Using clusters for anything other than running lots of small jobs on the clusters' individual nodes - this type of activity is nowadays called ``capacity computing'' - is highly non-trivial and calls for considerable computing skills. This non-trivial activity is often referred to as ``supercomputing'', but it differs markedly from supercomputing sensu stricte and is more broadly applicable too. Whereas real supercomputing is concerned with number crunching first and foremost and is best done on highly specialized machines that are not based on common business CPUs, cluster ``supercomputing'' is often focused on manipulating very large amounts of data as in data mining, for example, or in managing and manipulating very large multi-tera-byte data bases.
A more general term, which is perhaps more appropriate, is ``High Performance Computing'' or HPC for short. HPC is not ``super''. It is a notch below, but it is broader, both in terms of applicability and availability. Whereas supercomputers are rare, expensive (though not expensive in terms of $/GFLOPS - this is the main point about these highly specialized machines) and available to a handful of institutions only, HPC systems such as clusters of various sizes, including also clusters of SMPs, are very common. You will find them in laboratories, corporate computing rooms, and at the Internet providers' shops, sometimes even in the hobbyists' attics. Some vendors, e.g., IBM and Gateway, offer access to their own clusters to customers who need to use such facilities occasionally, but don't want the bother of having to buy, configure and maintain them in their own machine rooms.

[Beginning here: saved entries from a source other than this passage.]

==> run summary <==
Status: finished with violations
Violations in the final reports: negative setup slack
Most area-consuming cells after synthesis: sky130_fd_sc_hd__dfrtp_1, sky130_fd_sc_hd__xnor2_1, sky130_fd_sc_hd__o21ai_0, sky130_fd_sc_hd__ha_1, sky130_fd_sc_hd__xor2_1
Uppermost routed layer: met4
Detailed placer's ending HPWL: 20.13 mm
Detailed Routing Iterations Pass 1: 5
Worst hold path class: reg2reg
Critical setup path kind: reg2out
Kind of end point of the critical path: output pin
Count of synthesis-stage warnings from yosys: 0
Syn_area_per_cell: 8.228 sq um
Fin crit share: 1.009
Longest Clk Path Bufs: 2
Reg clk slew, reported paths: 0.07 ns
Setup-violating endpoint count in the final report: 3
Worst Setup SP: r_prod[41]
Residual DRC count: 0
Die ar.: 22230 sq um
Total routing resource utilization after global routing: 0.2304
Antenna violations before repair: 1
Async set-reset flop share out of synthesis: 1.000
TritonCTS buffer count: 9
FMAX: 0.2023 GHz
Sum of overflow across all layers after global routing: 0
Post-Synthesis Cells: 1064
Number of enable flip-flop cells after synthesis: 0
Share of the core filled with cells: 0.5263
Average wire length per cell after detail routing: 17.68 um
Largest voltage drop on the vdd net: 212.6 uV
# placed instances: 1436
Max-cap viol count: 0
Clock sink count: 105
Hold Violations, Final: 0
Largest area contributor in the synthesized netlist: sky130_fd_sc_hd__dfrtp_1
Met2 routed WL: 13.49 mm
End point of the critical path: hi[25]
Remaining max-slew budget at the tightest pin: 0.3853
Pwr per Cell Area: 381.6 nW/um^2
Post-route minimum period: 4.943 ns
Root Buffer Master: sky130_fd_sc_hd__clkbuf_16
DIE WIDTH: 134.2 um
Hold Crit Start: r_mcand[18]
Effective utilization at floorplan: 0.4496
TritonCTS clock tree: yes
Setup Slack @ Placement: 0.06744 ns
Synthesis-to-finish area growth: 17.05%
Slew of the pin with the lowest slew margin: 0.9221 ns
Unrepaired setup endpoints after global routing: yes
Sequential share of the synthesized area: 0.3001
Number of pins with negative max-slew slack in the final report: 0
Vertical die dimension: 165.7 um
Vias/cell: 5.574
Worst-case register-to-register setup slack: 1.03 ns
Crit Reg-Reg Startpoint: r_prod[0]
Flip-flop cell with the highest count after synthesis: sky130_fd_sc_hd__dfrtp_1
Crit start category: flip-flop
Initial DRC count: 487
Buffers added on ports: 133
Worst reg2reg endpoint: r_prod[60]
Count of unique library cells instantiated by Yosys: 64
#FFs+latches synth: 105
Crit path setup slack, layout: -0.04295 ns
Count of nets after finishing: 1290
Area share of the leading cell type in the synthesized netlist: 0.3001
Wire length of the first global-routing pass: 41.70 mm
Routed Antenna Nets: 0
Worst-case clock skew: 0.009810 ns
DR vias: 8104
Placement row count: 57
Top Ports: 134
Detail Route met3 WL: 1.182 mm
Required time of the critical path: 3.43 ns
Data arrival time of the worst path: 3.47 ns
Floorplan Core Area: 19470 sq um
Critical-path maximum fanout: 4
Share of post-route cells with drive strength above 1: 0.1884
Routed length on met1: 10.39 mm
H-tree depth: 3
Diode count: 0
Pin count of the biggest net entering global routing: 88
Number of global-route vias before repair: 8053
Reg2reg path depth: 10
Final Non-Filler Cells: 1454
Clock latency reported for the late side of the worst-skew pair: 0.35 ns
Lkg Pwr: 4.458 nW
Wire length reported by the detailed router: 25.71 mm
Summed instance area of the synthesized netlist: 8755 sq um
## src/rtl/multi_player_controller.sv

```systemverilog
// Player movement and bomb placement controller for NUM_PLAYERS players on a
// 2^GW x 2^GW grid. Requests are captured for one cycle, then resolved against
// grid edges, walls and other players. Accepted bombs are published on a
// periodic commit strobe.
module multi_player_controller #(
  parameter int unsigned NUM_PLAYERS   = 2,
  parameter int unsigned GW            = 4,
  parameter int unsigned BW            = 3,
  parameter int unsigned STEP_INTERVAL = 0,
  parameter int unsigned COMMIT_PERIOD = 5
) (
  input  logic                        clk,
  input  logic                        rst,
  input  logic [NUM_PLAYERS-1:0]      in_valid_i,
  input  logic [3*NUM_PLAYERS-1:0]    dir_i,
  input  logic [NUM_PLAYERS-1:0]      bomb_req_i,
  input  logic [NUM_PLAYERS-1:0]      alive_i,
  input  logic [2**(2*GW)-1:0]        wall_i,
  input  logic [BW*NUM_PLAYERS-1:0]   bomb_num_i,
  input  logic [BW*NUM_PLAYERS-1:0]   bomb_max_i,
  output logic [GW*NUM_PLAYERS-1:0]   pos_x_o,
  output logic [GW*NUM_PLAYERS-1:0]   pos_y_o,
  output logic [2*GW*NUM_PLAYERS-1:0] coord_o,
  output logic [2*NUM_PLAYERS-1:0]    face_o,
  output logic [NUM_PLAYERS-1:0]      moved_o,
  output logic                        commit_o,
  output logic [NUM_PLAYERS-1:0]      set_bomb_o,
  output logic [2*GW*NUM_PLAYERS-1:0] bomb_coord_o
);
  localparam int unsigned N    = NUM_PLAYERS;
  localparam int unsigned CDW  = (STEP_INTERVAL > 0) ? $clog2(STEP_INTERVAL + 1) : 1;
  localparam int unsigned CNTW = $clog2(COMMIT_PERIOD);
  localparam logic [GW-1:0]   MAXC     = {GW{1'b1}};
  localparam logic [GW-1:0]   ONE      = GW'(1);
  localparam logic [CDW-1:0]  CD_LOAD  = CDW'(STEP_INTERVAL);
  localparam logic [CDW-1:0]  CD_ONE   = CDW'(1);
  localparam logic [CNTW-1:0] CNT_LAST = CNTW'(COMMIT_PERIOD - 1);
  localparam logic [CNTW-1:0] CNT_ONE  = CNTW'(1);

  logic [N-1:0]    r_cap_vld;
  logic [2:0]      r_cap_dir [N];
  logic [N-1:0]    r_cap_bomb;
  logic [GW-1:0]   r_px [N];
  logic [GW-1:0]   r_py [N];
  logic [1:0]      r_face [N];
  logic [CDW-1:0]  r_cd [N];
  logic [N-1:0]    r_moved;
  logic [N-1:0]    r_pend;
  logic [2*GW-1:0] r_bcell [N];
  logic [N-1:0]    r_set_bomb;
  logic [2*GW-1:0] r_bcoord [N];
  logic [CNTW-1:0] r_cnt;

  logic [N-1:0]    w_act;
  logic [N-1:0]    w_dir_ok;
  logic [N-1:0]    w_in_grid;
  logic [N-1:0]    w_acc;
  logic [N-1:0]    w_bomb_acc;
  logic [GW-1:0]   w_tx [N];
  logic [GW-1:0]   w_ty [N];
  logic            w_publish;

  assign w_publish = (r_cnt == CNT_LAST);
  assign commit_o  = w_publish;

  // Capture stage: one-cycle valid flag, payload held only on a new strobe
  always_ff @(posedge clk or negedge rst) begin
    if (!rst) begin
      r_cap_vld  <= '0;
      r_cap_bomb <= '0;
      for (int i = 0; i < N; i++) r_cap_dir[i] <= 3'd0;
    end else begin
      r_cap_vld <= in_valid_i;
      for (int i = 0; i < N; i++) begin
        if (in_valid_i[i]) begin
          r_cap_dir[i]  <= dir_i[3*i +: 3];
          r_cap_bomb[i] <= bomb_req_i[i];
        end
      end
    end
  end

  // Target cell per player; UP/LEFT decrement, DOWN/RIGHT increment, no wrap
  always_comb begin
    for (int i = 0; i < N; i++) begin
      w_act[i]     = r_cap_vld[i] & alive_i[i];
      w_tx[i]      = r_px[i];
      w_ty[i]      = r_py[i];
      w_dir_ok[i]  = 1'b0;
      w_in_grid[i] = 1'b0;
      case (r_cap_dir[i])
        3'd0: begin
          w_dir_ok[i] = 1'b1; w_in_grid[i] = (r_py[i] != '0);   w_ty[i] = r_py[i] - ONE;
        end
        3'd1: begin
          w_dir_ok[i] = 1'b1; w_in_grid[i] = (r_py[i] != MAXC); w_ty[i] = r_py[i] + ONE;
        end
        3'd2: begin
          w_dir_ok[i] = 1'b1; w_in_grid[i] = (r_px[i] != '0);   w_tx[i] = r_px[i] - ONE;
        end
        3'd3: begin
          w_dir_ok[i] = 1'b1; w_in_grid[i] = (r_px[i] != MAXC); w_tx[i] = r_px[i] + ONE;
        end
        default: ;
      endcase
    end
  end

  // Move and bomb acceptance; lower-index players win contested targets
  always_comb begin
    logic [N-1:0] acc;
    acc        = '0;
    w_bomb_acc = '0;
    for (int i = 0; i < N; i++) begin
      acc[i] = w_act[i] & w_dir_ok[i] & w_in_grid[i] & (r_cd[i] == '0) &
               ~wall_i[{w_ty[i], w_tx[i]}];
      for (int j = 0; j < N; j++) begin
        if (j != i && w_tx[i] == r_px[j] && w_ty[i] == r_py[j]) acc[i] = 1'b0;
        if (j < i && acc[j] && w_tx[i] == w_tx[j] && w_ty[i] == w_ty[j]) acc[i] = 1'b0;
      end
      w_bomb_acc[i] = w_act[i] & r_cap_bomb[i] & ~r_pend[i] &
                      (bomb_num_i[i*BW +: BW] < bomb_max_i[i*BW +: BW]);
    end
    w_acc = acc;
  end

  // Commit counter: free-running modulo COMMIT_PERIOD
  always_ff @(posedge clk or negedge rst) begin
    if (!rst) r_cnt <= '0;
    else if (w_publish) r_cnt <= '0;
    else r_cnt <= r_cnt + CNT_ONE;
  end

  // Player state: position, facing, cooldown, pending bomb and publish pulse
  always_ff @(posedge clk or negedge rst) begin
    if (!rst) begin
      r_moved    <= '0;
      r_pend     <= '0;
      r_set_bomb <= '0;
      for (int i = 0; i < N; i++) begin
        r_px[i]     <= (i == 1 || i == 2) ? MAXC : '0;
        r_py[i]     <= (i == 1 || i == 3) ? MAXC : '0;
        r_face[i]   <= 2'd0;
        r_cd[i]     <= '0;
        r_bcell[i]  <= '0;
        r_bcoord[i] <= '0;
      end
    end else begin
      for (int i = 0; i < N; i++) begin
        r_moved[i]    <= w_acc[i];
        r_set_bomb[i] <= 1'b0;
        if (w_act[i] && w_dir_ok[i]) r_face[i] <= r_cap_dir[i][1:0];
        if (w_acc[i]) begin
          r_px[i] <= w_tx[i];
          r_py[i] <= w_ty[i];
          r_cd[i] <= CD_LOAD;
        end else if (r_cd[i] != '0) begin
          r_cd[i] <= r_cd[i] - CD_ONE;
        end
        // A dead player's pending bomb is dropped; publish takes priority over a
        // new request, which is only possible when nothing is pending
        if (!alive_i[i]) begin
          r_pend[i] <= 1'b0;
        end else if (w_publish && r_pend[i]) begin
          r_set_bomb[i] <= 1'b1;
          r_bcoord[i]   <= r_bcell[i];
          r_pend[i]     <= 1'b0;
        end else if (w_bomb_acc[i]) begin
          r_pend[i]  <= 1'b1;
          r_bcell[i] <= {r_py[i], r_px[i]};
        end
      end
    end
  end

  // Output packing
  always_comb begin
    pos_x_o      = '0;
    pos_y_o      = '0;
    coord_o      = '0;
    face_o       = '0;
    bomb_coord_o = '0;
    for (int i = 0; i < N; i++) begin
      pos_x_o[i*GW +: GW]          = r_px[i];
      pos_y_o[i*GW +: GW]          = r_py[i];
      coord_o[i*2*GW +: 2*GW]      = {r_py[i], r_px[i]};
      face_o[i*2 +: 2]             = r_face[i];
      bomb_coord_o[i*2*GW +: 2*GW] = r_bcoord[i];
    end
  end

  assign moved_o    = r_moved;
  assign set_bomb_o = r_set_bomb;

endmodule

```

So, who is this course for? This course is for people who need to learn how to use clusters to manipulate very large data sets in the High Performance Computing style, not ``chunk by chunk'' but the whole lot, all, at once. I have emphasized the phrase ``need to''. This is important, because such HPC data manipulation is not easy. There is a lot of difficult stuff you will have to learn. High Performance Computing on clusters is hard, tedious and wasteful of researchers' time. If you can do your job in other ways, without having to use HPC techniques, do so. Resort to ``capacity computing'' if you can, if your particular problem type, data structures and data processing methodologies let you do this.
But if you're interested in parallel data bases, data mining, or any other activity that is concerned with analyzing, processing and modifying a single gigantic data set, a data set that does not fit in the memory and on the disk of a single computer, then this is the course for you.
Now, if you are interested primarily in the ``capacity computing'', I can hear you ask the question ``Where am I going to learn how to do this?''. The point is that if you have the required level of skills for this course (see section 1.2 that talks about it) you already know how to do this. All you need here is to know how to edit, compile, link and run a UNIX program, and how to write simple UNIX shell scripts. You can then write a trivial shell script that distributes your program with arbitrary initial data to an arbitrary number of cluster nodes, or you can use the AVIDD batch queue system, PBS, to do the same in a way that is more considerate of other users (and less vulnerable to skulker). If you would like to learn how to do the latter, you can attend the course up to chapter 4 and then simply drop out.